(Records provided Opens)
`config.mk`:
```
export PLATFORM = sky130hd
export DESIGN_NAME = hazard_stall_unit_flat
export DESIGN_NICKNAME = d
export VERILOG_FILES = /design/src/rtl/hazard_stall_if.sv /design/src/rtl/hazard_stall_unit.sv /design/src/flat_wrapper.sv
export SDC_FILE = /design/constraint.sdc
export NUM_CORES = 1
export LEC_CHECK = 0
export CORE_ASPECT_RATIO = 1.5
export CORE_UTILIZATION = 40
export CTS_CLUSTER_SIZE = 20
export DETAILED_ROUTE_END_ITERATION = 16
export PLACE_DENSITY = 0.71
export SLEW_MARGIN = 10
export SYNTH_ARGS = -nofsm -noshare
export SYNTH_HDL_FRONTEND = slang
export SYNTH_SLANG_ARGS = --single-unit
```
`constraint.sdc`:
```
create_clock -name i_clock -period 4.3 [get_ports i_clock]
set_clock_uncertainty 0.15 [all_clocks]
set_input_delay 1.29 -clock i_clock [delete_from_list [all_inputs] [get_ports i_clock]]
set_output_delay 1.29 -clock i_clock [all_outputs]
set_load 0.01 [all_outputs]
```
`src/rtl/hazard_stall_if.sv`:
```
// hazard_stall_if
//   Bundles the hazard-detection inputs coming from the pipeline registers
//   and the stall/flush controls going back to them.
//   Handshake: i_valid is a pipeline advance enable. A clock edge with
//   i_valid=1 moves the pipeline (and this unit's state) forward. With
//   i_valid=0 everything holds and no enable, bubble or flush is issued.
//   There is no ready; the stall outputs are the back-pressure.
//   master : pipeline side (drives i_*, reads o_*)
//   slave  : hazard_stall_unit (reads i_*, drives o_*)
interface hazard_stall_if #(
  parameter int NB_REG_ADDR = 5,
  parameter int NB_CNT      = 32
);
  logic                   i_valid;
  logic [NB_REG_ADDR-1:0] i_rs_id;
  logic [NB_REG_ADDR-1:0] i_rt_id;
  logic                   i_use_rs_id;
  logic                   i_use_rt_id;
  logic                   i_branch_id;
  logic                   i_jump_rs_id;
  logic                   i_taken_id;
  logic [NB_REG_ADDR-1:0] i_rd_ex;
  logic                   i_load_ex;
  logic                   i_we_ex;
  logic [NB_REG_ADDR-1:0] i_rd_mem;
  logic                   i_load_mem;
  logic                   o_pc_we;
  logic                   o_ifid_we;
  logic                   o_idex_bubble;
  logic                   o_ifid_flush;
  logic                   o_stalling;
  logic [NB_CNT-1:0]      o_stall_cycles;

  modport master (
    output i_valid, i_rs_id, i_rt_id, i_use_rs_id, i_use_rt_id,
           i_branch_id, i_jump_rs_id, i_taken_id, i_rd_ex, i_load_ex,
           i_we_ex, i_rd_mem, i_load_mem,
    input  o_pc_we, o_ifid_we, o_idex_bubble, o_ifid_flush, o_stalling,
           o_stall_cycles
  );

  modport slave (
    input  i_valid, i_rs_id, i_rt_id, i_use_rs_id, i_use_rt_id,
           i_branch_id, i_jump_rs_id, i_taken_id, i_rd_ex, i_load_ex,
           i_we_ex, i_rd_mem, i_load_mem,
    output o_pc_we, o_ifid_we, o_idex_bubble, o_ifid_flush, o_stalling,
           o_stall_cycles
  );
endinterface

```
`src/rtl/hazard_stall_unit.sv`:
```
// hazard_stall_unit
//   Load-use / branch-operand hazard detector for the 5-stage MIPS pipeline.
//   Stalls PC and IF/ID and bubbles ID/EX when forwarding cannot deliver an
//   operand in time, flushes IF/ID for taken branches/jumps resolved in ID,
//   and keeps a saturating stall-cycle counter for the debug unit.
//   Ports:
//     i_clock : clock
//     i_reset : synchronous, active-high reset
//     hz      : hazard_stall_if.slave (pipeline hazard inputs, stall/flush
//               outputs, o_stalling as FSM state debug, o_stall_cycles)
module hazard_stall_unit #(
  parameter int NB_REG_ADDR = 5,
  parameter int NB_CNT      = 32
) (
  input  logic           i_clock,
  input  logic           i_reset,
  hazard_stall_if.slave  hz
);

  typedef enum logic {IDLE = 1'b0, STALL = 1'b1} state_t;

  localparam logic [NB_REG_ADDR-1:0] REG_ZERO = '0;

  state_t            state_q, state_d;
  logic [1:0]        cnt_q, cnt_d;
  logic [NB_CNT-1:0] stall_cnt_q;

  logic       ctl;
  logic       match_ex, match_mem;
  logic [1:0] n_req;
  logic       stall;

  // Register 0 is hardwired, so a producer targeting it never hazards.
  assign match_ex =
      (hz.i_rd_ex != REG_ZERO) &&
      ((hz.i_use_rs_id && (hz.i_rs_id == hz.i_rd_ex)) ||
       (hz.i_use_rt_id && (hz.i_rt_id == hz.i_rd_ex)));

  assign match_mem =
      (hz.i_rd_mem != REG_ZERO) &&
      ((hz.i_use_rs_id && (hz.i_rs_id == hz.i_rd_mem)) ||
       (hz.i_use_rt_id && (hz.i_rt_id == hz.i_rd_mem)));

  // Branches and jr/jalr consume operands in ID, one stage earlier than ALU ops.
  assign ctl = hz.i_branch_id | hz.i_jump_rs_id;

  // Priority order puts the only N=2 rule first, so when EX and MEM both
  // match the larger requirement wins.
  always_comb begin
    n_req = 2'd0;
    if (ctl && hz.i_load_ex && match_ex)
      n_req = 2'd2;
    else if (ctl && hz.i_we_ex && !hz.i_load_ex && match_ex)
      n_req = 2'd1;
    else if (!ctl && hz.i_load_ex && match_ex)
      n_req = 2'd1;
    else if (ctl && hz.i_load_mem && match_mem)
      n_req = 2'd1;
  end

  // cnt_q holds the stall cycles still owed after the current one. An N=1
  // stall stays in IDLE: next cycle the producer has advanced and the match
  // logic decides afresh.
  always_comb begin
    state_d = state_q;
    cnt_d   = cnt_q;
    stall   = 1'b0;
    case (state_q)
      IDLE: begin
        stall = (n_req != 2'd0);
        if (hz.i_valid && (n_req == 2'd2)) begin
          state_d = STALL;
          cnt_d   = 2'd1;
        end
      end
      STALL: begin
        stall = 1'b1;
        if (hz.i_valid) begin
          cnt_d = cnt_q - 2'd1;
          if (cnt_q <= 2'd1) begin
            state_d = IDLE;
            cnt_d   = 2'd0;
          end
        end
      end
      default: begin
        state_d = IDLE;
        cnt_d   = 2'd0;
      end
    endcase
  end

  always_ff @(posedge i_clock) begin
    if (i_reset) begin
      state_q     <= IDLE;
      cnt_q       <= 2'd0;
      stall_cnt_q <= '0;
    end else begin
      state_q <= state_d;
      cnt_q   <= cnt_d;
      if (hz.i_valid && stall && !(&stall_cnt_q))
        stall_cnt_q <= stall_cnt_q + 1'b1;
    end
  end

  // A stalled taken branch has not finished comparing operands, so the flush
  // waits until the stall clears; flush and stall are mutually exclusive.
  assign hz.o_pc_we        = !i_reset && hz.i_valid && !stall;
  assign hz.o_ifid_we      = !i_reset && hz.i_valid && !stall;
  assign hz.o_idex_bubble  = !i_reset && hz.i_valid && stall;
  assign hz.o_ifid_flush   = !i_reset && hz.i_valid && hz.i_taken_id && !stall;
  assign hz.o_stalling     = !i_reset && (state_q == STALL);
  assign hz.o_stall_cycles = stall_cnt_q;

endmodule
```
`src/flat_wrapper.sv`:
```
// flat-port wrapper written by rule: the top's interface ports become plain ports
module hazard_stall_unit_flat 
#(
  parameter int NB_REG_ADDR = 5,
  parameter int NB_CNT      = 32
)
  (i_clock, i_reset, hz_i_valid, hz_i_rs_id, hz_i_rt_id, hz_i_use_rs_id, hz_i_use_rt_id, hz_i_branch_id, hz_i_jump_rs_id, hz_i_taken_id, hz_i_rd_ex, hz_i_load_ex, hz_i_we_ex, hz_i_rd_mem, hz_i_load_mem, hz_o_pc_we, hz_o_ifid_we, hz_o_idex_bubble, hz_o_ifid_flush, hz_o_stalling, hz_o_stall_cycles);
  hazard_stall_if #(.NB_REG_ADDR(NB_REG_ADDR), .NB_CNT(NB_CNT)) hz_i ();
  input  logic i_clock;
  input  logic i_reset;
  input wire logic [$bits(hz_i.i_valid)-1:0] hz_i_valid;
  input wire logic [$bits(hz_i.i_rs_id)-1:0] hz_i_rs_id;
  input wire logic [$bits(hz_i.i_rt_id)-1:0] hz_i_rt_id;
  input wire logic [$bits(hz_i.i_use_rs_id)-1:0] hz_i_use_rs_id;
  input wire logic [$bits(hz_i.i_use_rt_id)-1:0] hz_i_use_rt_id;
  input wire logic [$bits(hz_i.i_branch_id)-1:0] hz_i_branch_id;
  input wire logic [$bits(hz_i.i_jump_rs_id)-1:0] hz_i_jump_rs_id;
  input wire logic [$bits(hz_i.i_taken_id)-1:0] hz_i_taken_id;
  input wire logic [$bits(hz_i.i_rd_ex)-1:0] hz_i_rd_ex;
  input wire logic [$bits(hz_i.i_load_ex)-1:0] hz_i_load_ex;
  input wire logic [$bits(hz_i.i_we_ex)-1:0] hz_i_we_ex;
  input wire logic [$bits(hz_i.i_rd_mem)-1:0] hz_i_rd_mem;
  input wire logic [$bits(hz_i.i_load_mem)-1:0] hz_i_load_mem;
  output wire logic [$bits(hz_i.o_pc_we)-1:0] hz_o_pc_we;
  output wire logic [$bits(hz_i.o_ifid_we)-1:0] hz_o_ifid_we;
  output wire logic [$bits(hz_i.o_idex_bubble)-1:0] hz_o_idex_bubble;
  output wire logic [$bits(hz_i.o_ifid_flush)-1:0] hz_o_ifid_flush;
  output wire logic [$bits(hz_i.o_stalling)-1:0] hz_o_stalling;
  output wire logic [$bits(hz_i.o_stall_cycles)-1:0] hz_o_stall_cycles;
  assign hz_i.i_valid = hz_i_valid;
  assign hz_i.i_rs_id = hz_i_rs_id;
  assign hz_i.i_rt_id = hz_i_rt_id;
  assign hz_i.i_use_rs_id = hz_i_use_rs_id;
  assign hz_i.i_use_rt_id = hz_i_use_rt_id;
  assign hz_i.i_branch_id = hz_i_branch_id;
  assign hz_i.i_jump_rs_id = hz_i_jump_rs_id;
  assign hz_i.i_taken_id = hz_i_taken_id;
  assign hz_i.i_rd_ex = hz_i_rd_ex;
  assign hz_i.i_load_ex = hz_i_load_ex;
  assign hz_i.i_we_ex = hz_i_we_ex;
  assign hz_i.i_rd_mem = hz_i_rd_mem;
  assign hz_i.i_load_mem = hz_i_load_mem;
  assign hz_o_pc_we = hz_i.o_pc_we;
  assign hz_o_ifid_we = hz_i.o_ifid_we;
  assign hz_o_idex_bubble = hz_i.o_idex_bubble;
  assign hz_o_ifid_flush = hz_i.o_ifid_flush;
  assign hz_o_stalling = hz_i.o_stalling;
  assign hz_o_stall_cycles = hz_i.o_stall_cycles;
  hazard_stall_unit #(.NB_REG_ADDR(NB_REG_ADDR), .NB_CNT(NB_CNT)) u_core (.i_clock(i_clock), .i_reset(i_reset), .hz(hz_i));
endmodule
```
==> impl_metrics.yaml, run 1 <==
floorplanning:
  die_x_microns: 60.7
  dieArea_sq_mm: 0.00547
  rows: 31
  die_h_microns: 90.1
  start_util_pct: 42.3
  io_pins: 68
  core_area_sq_mm: 0.00489
synth:
  synthDistinctLibCells: 35
  syn_nets: 294
  synth_top_cell_by_area: "dfxtp_1"
  synth.most_common_cell: "dfxtp_1"
  ys_top_cells_by_area: "dfxtp_1, a21oi_1, xor2_1"
  synth_top_cell_area_share_pct: 33.9
  synthArstFlopShare_pct: 0
  ys_ff_latch: 35
  synth_common_cells: "dfxtp_1, a21oi_1, o21ai_0"
  yosysSeqAreaShare_pct: 33.9
  synth_edf_count: 0
  syn_inst: 262
  ys_warn_count: 0
  syn-cell-area_sq_mm: 0.00207
  syn_avg_cell_area_sq_um: 7.90
  ys.flop_type: "dfxtp_1"
critical_path:
  worstPathRequired_ns: 2.86
  critPathMaxFanout: 2
  crit_slowest_cell: "nor4_2"
  crit_chain: "clkdlybuf4s15_1, xor2_1, nor4_2, a32oi_2, nor3_4, buf_6, nor3_4, nor3_2, buf_2"
  criticalPathCategory: "in2out"
  cp_top_family: "simple AND/OR/NAND/NOR gates"
  start_kind: "primary input"
  cpMostUsedCell: "nor3_4"
  path_buf_inv: 3
  max_stage_delay_ns: 0.33
  worst_ep_arrival_time_ns: 2.91
  endpoint_kind: "primary output"
clocking:
  cts_tree: "yes"
  clock_sinks: 35
  ctsHoldBuffers: 0
  htreeDepth: 2
  cts-buffers-inserted: 5
  root_buffer: "clkbuf_8"
  cts_buffer_depth: 2
  clk_pin_slew_ns: 0.07
  worstSkewPairLatency_ns: 0.29
sta:
  timing.final.ws_setup_ns: -0.0490
  slew_headroom_pct: 55.3
  fin_hold_ws_ns: 0.338
  timing.fmax_mhz: 230
  setup_viol: 2
  rsz0062_at_grt: "yes"
  finalCritPeriodShare_pct: 101
  finalCriticalPeriod_ns: 4.35
  report.final.slew_viol_count: 0
  hold_violations: 0
  tightest_slew_ns: 0.669
route:
  wl_per_cell_microns: 14.2
  drtPass1Iterations: 4
  drt_iter0_drc: 124
  drc: 0
  vias: 2338
  detail-route-antenna-nets: 0
  vias_per_cell: 5.58
  finalWirelength_mm: 5.95
cells_and_area:
  diodes: 0
  drive_gt1_share_pct: 21.8
  finalNetCount: 385
  nFillCells: 428
  stdcell_area_sq_mm: 0.00318
  final_util_pct: 65.1
  areaGrowthSynthToFinish_pct: 53.8
power:
  power_per_cell_area_mw_per_mm2: 209
  switching_share_pct: 24.1
  max-vdd-ir-drop_uv: 118
  power.switching_mw: 0.160
  pwr-share-seq_pct: 49.0
  leakage_nw: 1.10
  clkPwrFrac_pct: 35.8
  p_int_mw: 0.504
  power.total_mw: 0.664
  power_frac_comb_pct: 15.2
place:
  dpl_cell_area_sq_mm: 0.00293
  detailed_place_hpwl_mm: 4.24
  pre_cts_ws_ns: -0.788
  port_buffers: 67
  gp_congestion: 0.792
global_routing:
  grt_pass1_vias: 2147
  grtUsageTotal_pct: 23.0
  overflow: 0
  grt_pass1_wl_mm: 9.67
  antenna_found_initial: 0
  grt_max_degree: 39
status:
  outcome: "complete, but fails checks"
  violations: "negative setup slack"
hold_path:
  hold_path_class: "reg2reg"
flow_run:
  maxCapViolCount: 0
routing by layer:
layer	up-vias	share of wire [%]	global-route usage, %
met1	1081	39	25.4
met2	89	54	40.9
met4	0	1.6	6.82
met3	12	5.5	6.19
li1	1156	-	-
met5	-	0	0
state kept, by name (all words and copies together) (netlist names):
register and flops:
u_core.hz.o_stall_cycles 32, u_core.cnt_q 2, u_core.state_q 1
through the flow:
stage / setup TNS (ns) / std cells
CTS: -0.0862 / 417
global placement: -2.85 / 402
detailed placement: -2.98 / 402
floorplan: 0 / 262
finish: -0.0588 / 419
global route: -0.200 / 419
<file path="src/rtl/uart_rx_os_if.sv">
// Receiver-side bus for uart_rx_os: serial line in, parallel byte and status strobes out.
interface uart_rx_os_if #(
    parameter int DATA_BITS = 8
);
    logic                 rx_i;
    logic [DATA_BITS-1:0] data_o;
    logic                 valid_o;
    logic                 frame_err_o;
    logic                 busy_o;

    modport slave  (input  rx_i, output data_o, output valid_o, output frame_err_o, output busy_o);
    modport master (output rx_i, input  data_o, input  valid_o, input  frame_err_o, input  busy_o);
endinterface

</file>
<file path="src/rtl/uart_rx_os.sv">
// Oversampling UART receiver: 1 start, DATA_BITS data (LSB first), 1 stop, no parity.
// Every bit is sampled at its middle, using the same CLKS_PER_BIT count as the transmitter.
module uart_rx_os #(
    parameter int CLKS_PER_BIT = 16,
    parameter int DATA_BITS    = 8
) (
    input  logic         clk,
    input  logic         rst,
    uart_rx_os_if.slave  bus
);
    localparam int CW = (CLKS_PER_BIT > 2) ? $clog2(CLKS_PER_BIT) : 1;
    localparam int IW = $clog2(DATA_BITS);
    localparam logic [CW-1:0] HALF = CW'(CLKS_PER_BIT / 2 - 1);
    localparam logic [CW-1:0] LAST = CW'(CLKS_PER_BIT - 1);
    localparam logic [IW-1:0] LAST_BIT = IW'(DATA_BITS - 1);

    typedef enum logic [2:0] {IDLE, START, DATA, STOP, BRK} state_t;

    state_t               r_state;
    logic [1:0]           r_sync;
    logic [CW-1:0]        r_cnt;
    logic [IW-1:0]        r_idx;
    logic [DATA_BITS-1:0] r_shift;
    logic [DATA_BITS-1:0] r_data;
    logic                 r_valid;
    logic                 r_ferr;
    logic                 r_busy;
    logic                 w_rx_s;

    assign w_rx_s = r_sync[1];

    always_ff @(posedge clk) begin
        if (rst) begin
            r_state <= IDLE;
            r_sync  <= 2'b11;
            r_cnt   <= '0;
            r_idx   <= '0;
            r_shift <= '0;
            r_data  <= '0;
            r_valid <= 1'b0;
            r_ferr  <= 1'b0;
            r_busy  <= 1'b0;
        end else begin
            r_sync  <= {r_sync[0], bus.rx_i};
            r_valid <= 1'b0;
            r_ferr  <= 1'b0;
            r_cnt   <= r_cnt + 1'b1;
            case (r_state)
                IDLE: begin
                    if (!w_rx_s) begin
                        r_state <= START;
                        r_cnt   <= '0;
                        r_busy  <= 1'b1;
                    end
                end
                START: begin
                    // A start bit that has gone high again by mid-bit is treated as noise.
                    if (r_cnt == HALF) begin
                        r_cnt <= '0;
                        if (!w_rx_s) begin
                            r_state <= DATA;
                            r_idx   <= '0;
                        end else begin
                            r_state <= IDLE;
                            r_busy  <= 1'b0;
                        end
                    end
                end
                DATA: begin
                    if (r_cnt == LAST) begin
                        r_cnt   <= '0;
                        r_shift <= {w_rx_s, r_shift[DATA_BITS-1:1]};
                        if (r_idx == LAST_BIT) begin
                            r_state <= STOP;
                        end else begin
                            r_idx <= r_idx + 1'b1;
                        end
                    end
                end
                STOP: begin
                    // Leaving at mid stop bit leaves half a bit to catch an immediate next start.
                    if (r_cnt == LAST) begin
                        r_cnt <= '0;
                        if (w_rx_s) begin
                            r_data  <= r_shift;
                            r_valid <= 1'b1;
                            r_state <= IDLE;
                            r_busy  <= 1'b0;
                        end else begin
                            r_ferr  <= 1'b1;
                            r_state <= BRK;
                        end
                    end
                end
                BRK: begin
                    if (w_rx_s) begin
                        r_state <= IDLE;
                        r_cnt   <= '0;
                        r_busy  <= 1'b0;
                    end
                end
                default: begin
                    r_state <= IDLE;
                    r_cnt   <= '0;
                    r_busy  <= 1'b0;
                end
            endcase
        end
    end

    assign bus.data_o      = r_data;
    assign bus.valid_o     = r_valid;
    assign bus.frame_err_o = r_ferr;
    assign bus.busy_o      = r_busy;
endmodule

</file>
<file path="src/flat_wrapper.sv">
// flat-port wrapper written by rule: the top's interface ports become plain ports
module uart_rx_os_flat 
#(
    parameter int CLKS_PER_BIT = 16,
    parameter int DATA_BITS    = 8
)
  (clk, rst, bus_rx_i, bus_data_o, bus_valid_o, bus_frame_err_o, bus_busy_o);
  uart_rx_os_if #(.DATA_BITS(DATA_BITS)) bus_i ();
  input  logic clk;
  input  logic rst;
  input wire logic [$bits(bus_i.rx_i)-1:0] bus_rx_i;
  output wire logic [$bits(bus_i.data_o)-1:0] bus_data_o;
  output wire logic [$bits(bus_i.valid_o)-1:0] bus_valid_o;
  output wire logic [$bits(bus_i.frame_err_o)-1:0] bus_frame_err_o;
  output wire logic [$bits(bus_i.busy_o)-1:0] bus_busy_o;
  assign bus_i.rx_i = bus_rx_i;
  assign bus_data_o = bus_i.data_o;
  assign bus_valid_o = bus_i.valid_o;
  assign bus_frame_err_o = bus_i.frame_err_o;
  assign bus_busy_o = bus_i.busy_o;
  uart_rx_os #(.CLKS_PER_BIT(CLKS_PER_BIT), .DATA_BITS(DATA_BITS)) u_core (.clk(clk), .rst(rst), .bus(bus_i));
endmodule
</file>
(Records provided Closes)
Instructions to follow
Count how many lines in the material above hold the word "modport", then write the number and nothing more.

Completed exercise
4